(HealthDay News) — Cannabis should not be used to prevent postoperative nausea and vomiting (PONV) because of unacceptable side effects and low effectiveness, according to a study published online Sept. 30 in Anesthesia & Analgesia.
Maren Kleine-Brueggeney, M.D., from the University of Bern in Switzerland, and colleagues randomized 40 patients at high risk for PONV to either 0.125 mg/kg intravenous tetrahydrocannabinol (THC) or placebo at the end of surgery before emergence from anesthesia.

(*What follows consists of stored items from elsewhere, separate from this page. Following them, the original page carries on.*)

$ cat src/rtl/ffra_pkg.sv
`default_nettype none

package ffra_pkg;

  // table geometry
  localparam int NUM_REGIONS = 16;
  localparam int IDX_W       = $clog2(NUM_REGIONS);

  // address arithmetic: candidate is one bit wider, candidate plus size two bits wider
  localparam int ADDR_W = 32;
  localparam int CAND_W = ADDR_W + 1;
  localparam int SUM_W  = ADDR_W + 2;

  // request kinds carried on in_tuser
  localparam logic ACT_ALLOC = 1'b0;
  localparam logic ACT_FREE  = 1'b1;

  // controller to datapath commands
  typedef struct packed {
    logic load;          // latch request, start walk at head
    logic step;          // advance one list entry
    logic alloc_commit;  // link new region if it fits
    logic free_commit;   // unlink current region
    logic free_miss;     // free request found nothing
    logic out_load;      // move result into output register
  } cmd_t;

  // datapath to controller status
  typedef struct packed {
    logic is_free;     // latched request is a free
    logic cur_zero;    // walk reached end of list
    logic alloc_hit;   // gap found before current region
    logic free_match;  // current region matches free address
  } status_t;

endpackage

`default_nettype wire

$ cat src/rtl/ffra_datapath.sv
`default_nettype none

module ffra_datapath (
  input  wire                          clk,
  input  wire                          rst_n,
  input  wire ffra_pkg::cmd_t          cmd,
  output ffra_pkg::status_t            status,
  input  wire                          cfg_wr_en,
  input  wire [ffra_pkg::ADDR_W-1:0]   cfg_wr_data,
  input  wire                          req_action,
  input  wire [ffra_pkg::ADDR_W-1:0]   req_size,
  input  wire [ffra_pkg::ADDR_W-1:0]   req_addr,
  output logic [ffra_pkg::ADDR_W-1:0]  out_start,
  output logic                         out_ok
);
  import ffra_pkg::*;

  localparam logic [SUM_W-1:0] ADDR_SPAN = {2'b01, {ADDR_W{1'b0}}};

  // region table
  logic [IDX_W-1:0]       link_r  [NUM_REGIONS];
  logic [ADDR_W-1:0]      start_r [NUM_REGIONS];
  logic [ADDR_W-1:0]      len_r   [NUM_REGIONS];
  logic [NUM_REGIONS-1:0] in_use_r;

  // walk state
  logic [IDX_W-1:0]  cur_r;
  logic [IDX_W-1:0]  prev_r;
  logic [CAND_W-1:0] cand_r;
  logic [ADDR_W-1:0] size_r;
  logic [ADDR_W-1:0] addr_r;
  logic              is_free_r;
  logic [ADDR_W-1:0] heap_base_r;

  // result staging and output register
  logic [ADDR_W-1:0] res_start_r;
  logic              res_ok_r;
  logic [ADDR_W-1:0] out_start_r;
  logic              out_ok_r;

  logic [SUM_W-1:0]  sum;
  logic [ADDR_W-1:0] cur_start;
  logic [ADDR_W-1:0] cur_len;
  logic [IDX_W-1:0]  cur_link;
  logic              fits;
  logic              slot_found;
  logic [IDX_W-1:0]  slot_idx;

  // current entry read and candidate end
  always_comb begin
    cur_start = start_r[cur_r];
    cur_len   = len_r[cur_r];
    cur_link  = link_r[cur_r];
    sum       = {1'b0, cand_r} + {2'b00, size_r};
  end

  // lowest free table entry, entry 0 is the head
  always_comb begin
    slot_found = 1'b0;
    slot_idx   = '0;
    for (int i = NUM_REGIONS - 1; i >= 1; i--) begin
      if (!in_use_r[i]) begin
        slot_found = 1'b1;
        slot_idx   = IDX_W'(i);
      end
    end
  end

  assign fits = (sum <= ADDR_SPAN) && slot_found;

  always_comb begin
    status.is_free    = is_free_r;
    status.cur_zero   = (cur_r == '0);
    status.alloc_hit  = (sum < {2'b00, cur_start});
    status.free_match = (cur_start == addr_r) && (cur_len != '0);
  end

  // configuration register
  always_ff @(posedge clk) begin
    if (!rst_n) begin
      heap_base_r <= '0;
    end else if (cfg_wr_en) begin
      heap_base_r <= cfg_wr_data;
    end
  end

  // walk pointers and list links
  always_ff @(posedge clk) begin
    if (!rst_n) begin
      cur_r    <= '0;
      prev_r   <= '0;
      in_use_r <= {{(NUM_REGIONS-1){1'b0}}, 1'b1};
      for (int i = 0; i < NUM_REGIONS; i++) begin
        link_r[i] <= '0;
      end
    end else begin
      if (cmd.load) begin
        cur_r  <= link_r[0];
        prev_r <= '0;
      end else if (cmd.step) begin
        cur_r  <= cur_link;
        prev_r <= cur_r;
      end
      if (cmd.alloc_commit && fits) begin
        link_r[slot_idx]   <= cur_r;
        link_r[prev_r]     <= slot_idx;
        in_use_r[slot_idx] <= 1'b1;
      end
      if (cmd.free_commit) begin
        link_r[prev_r]  <= cur_link;
        link_r[cur_r]   <= '0;
        in_use_r[cur_r] <= 1'b0;
      end
    end
  end

  // payload: request, candidate, region fields, results
  always_ff @(posedge clk) begin
    if (cmd.load) begin
      cand_r    <= {1'b0, heap_base_r};
      size_r    <= req_size;
      addr_r    <= req_addr;
      is_free_r <= req_action;
    end else if (cmd.step) begin
      cand_r <= {1'b0, cur_start} + {1'b0, cur_len};
    end
    if (cmd.alloc_commit) begin
      res_start_r <= fits ? cand_r[ADDR_W-1:0] : '0;
      res_ok_r    <= fits;
      if (fits) begin
        start_r[slot_idx] <= cand_r[ADDR_W-1:0];
        len_r[slot_idx]   <= size_r;
      end
    end
    if (cmd.free_commit) begin
      len_r[cur_r] <= '0;
      res_start_r  <= '0;
      res_ok_r     <= 1'b1;
    end
    if (cmd.free_miss) begin
      res_start_r <= '0;
      res_ok_r    <= 1'b0;
    end
    if (cmd.out_load) begin
      out_start_r <= res_start_r;
      out_ok_r    <= res_ok_r;
    end
  end

  assign out_start = out_start_r;
  assign out_ok    = out_ok_r;

  // head sentinel is always linked
  a_head_in_use: assert property (@(posedge clk) disable iff (!rst_n)
    in_use_r[0])
    else $error("head entry lost its in-use bit");

  // a step never leaves the end of the list
  a_step_nonzero: assert property (@(posedge clk) disable iff (!rst_n)
    cmd.step |-> (cur_r != '0))
    else $error("walk stepped past end of list");

  // only a linked region is unlinked
  a_free_linked: assert property (@(posedge clk) disable iff (!rst_n)
    cmd.free_commit |-> (cur_r != '0) && in_use_r[cur_r])
    else $error("free unlinked an entry not in the list");

  // a new region takes an entry that was free
  a_alloc_slot: assert property (@(posedge clk) disable iff (!rst_n)
    (cmd.alloc_commit && fits) |=> in_use_r[$past(slot_idx)])
    else $error("allocated entry not marked in use");

endmodule

`default_nettype wire

$ cat src/rtl/ffra_ctrl.sv
`default_nettype none

module ffra_ctrl (
  input  wire                clk,
  input  wire                rst_n,
  input  wire                in_tvalid,
  output logic               in_tready,
  output logic               out_tvalid,
  input  wire                out_tready,
  input  wire ffra_pkg::status_t status,
  output ffra_pkg::cmd_t     cmd
);
  import ffra_pkg::*;

  typedef enum logic [1:0] {
    S_IDLE,
    S_WALK,
    S_COMMIT,
    S_FINISH
  } state_t;

  state_t state_r;
  state_t state_nxt;
  logic   out_tvalid_r;
  logic   out_tvalid_nxt;
  logic   slot_free;

  assign slot_free = !out_tvalid_r || out_tready;

  // next state and commands
  always_comb begin
    state_nxt      = state_r;
    out_tvalid_nxt = out_tvalid_r && !out_tready;
    cmd            = '0;
    unique case (state_r)
      S_IDLE: begin
        if (in_tvalid) begin
          cmd.load  = 1'b1;
          state_nxt = S_WALK;
        end
      end
      S_WALK: begin
        if (status.is_free == ACT_FREE) begin
          if (status.cur_zero) begin
            cmd.free_miss = 1'b1;
            state_nxt     = S_FINISH;
          end else if (status.free_match) begin
            cmd.free_commit = 1'b1;
            state_nxt       = S_FINISH;
          end else begin
            cmd.step = 1'b1;
          end
        end else begin
          if (status.cur_zero || status.alloc_hit) begin
            state_nxt = S_COMMIT;
          end else begin
            cmd.step = 1'b1;
          end
        end
      end
      S_COMMIT: begin
        cmd.alloc_commit = 1'b1;
        state_nxt        = S_FINISH;
      end
      S_FINISH: begin
        if (slot_free) begin
          cmd.out_load   = 1'b1;
          out_tvalid_nxt = 1'b1;
          state_nxt      = S_IDLE;
        end
      end
      default: begin
        state_nxt = S_IDLE;
      end
    endcase
  end

  // state and registered valid
  always_ff @(posedge clk) begin
    if (!rst_n) begin
      state_r      <= S_IDLE;
      out_tvalid_r <= 1'b0;
    end else begin
      state_r      <= state_nxt;
      out_tvalid_r <= out_tvalid_nxt;
    end
  end

  assign in_tready  = (state_r == S_IDLE);
  assign out_tvalid = out_tvalid_r;

  // at most one command per cycle
  a_cmd_onehot: assert property (@(posedge clk) disable iff (!rst_n)
    $onehot0({cmd.load, cmd.step, cmd.alloc_commit, cmd.free_commit,
              cmd.free_miss, cmd.out_load}))
    else $error("conflicting datapath commands");

  // an accepted transaction starts a walk
  a_accept_walk: assert property (@(posedge clk) disable iff (!rst_n)
    (in_tvalid && in_tready) |=> (state_r == S_WALK))
    else $error("accepted transaction did not start a walk");

  // a loaded result is presented
  a_out_loaded: assert property (@(posedge clk) disable iff (!rst_n)
    cmd.out_load |=> out_tvalid_r)
    else $error("result loaded but not presented");

  // a result is never loaded over one still waiting
  a_no_overwrite: assert property (@(posedge clk) disable iff (!rst_n)
    cmd.out_load |-> (!out_tvalid_r || out_tready))
    else $error("pending result overwritten");

endmodule

`default_nettype wire

$ cat src/rtl/first_fit_region_allocator_top.sv
// channel   dir  handshake             payload
// in_       in   in_tvalid/in_tready   in_tdata: region_size, free_address; in_tuser: action
// out_      out  out_tvalid/out_tready out_tdata: alloc_start; out_tuser: success
// cfg_      in   cfg_wr_en             cfg_wr_data: heap_base
//
// a free goes from acceptance through the walk to the finish state, an allocation
// through the walk, a commit state and then the finish state; the walk covers 0 to
// NUM_REGIONS-1 list entries, one table entry read per cycle
// rst_n is synchronous active low: empties the table, heap_base reads 0
// a finished result waits in the output register; the next request is taken
// while it waits and stalls only at its own finish until the register frees
`default_nettype none

module first_fit_region_allocator_top (
  input  wire         clk,
  input  wire         rst_n,
  input  wire         in_tvalid,
  output logic        in_tready,
  input  wire  [63:0] in_tdata,   // region_size [31:0], free_address [63:32]
  input  wire         in_tuser,   // action [0]
  output logic        out_tvalid,
  input  wire         out_tready,
  output logic [31:0] out_tdata,  // alloc_start [31:0]
  output logic        out_tuser,  // success [0]
  input  wire         cfg_wr_en,
  input  wire  [31:0] cfg_wr_data // heap_base [31:0]
);
  import ffra_pkg::*;

  cmd_t    cmd;
  status_t status;

  // sequencing
  ffra_ctrl u_ctrl (
    .clk        (clk),
    .rst_n      (rst_n),
    .in_tvalid  (in_tvalid),
    .in_tready  (in_tready),
    .out_tvalid (out_tvalid),
    .out_tready (out_tready),
    .status     (status),
    .cmd        (cmd)
  );

  // region table and arithmetic
  ffra_datapath u_datapath (
    .clk         (clk),
    .rst_n       (rst_n),
    .cmd         (cmd),
    .status      (status),
    .cfg_wr_en   (cfg_wr_en),
    .cfg_wr_data (cfg_wr_data),
    .req_action  (in_tuser),
    .req_size    (in_tdata[31:0]),
    .req_addr    (in_tdata[63:32]),
    .out_start   (out_tdata),
    .out_ok      (out_tuser)
  );

endmodule

`default_nettype wire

The researchers found that the relative risk reduction of overall PONV in the THC group was 12 percent, lower than the clinically significant 25 percent relative risk reduction demonstrated by other drugs used for PONV prophylaxis. After the researchers adjusted for anesthesia time, the effect of treatment had an odds ratio of 0.97 (P = 0.97). There were clinically relevant psychotropic THC side effects, mainly consisting of sedation and confusion not related to the effects of anesthesia. The study was discontinued because of THC’s inefficacy and the clinically unacceptable side effects.
“Because of an unacceptable side effect profile and uncertain antiemetic effects, IV THC administered at the end of surgery before emergence from anesthesia cannot be recommended for the prevention of PONV in high-risk patients,” the authors write.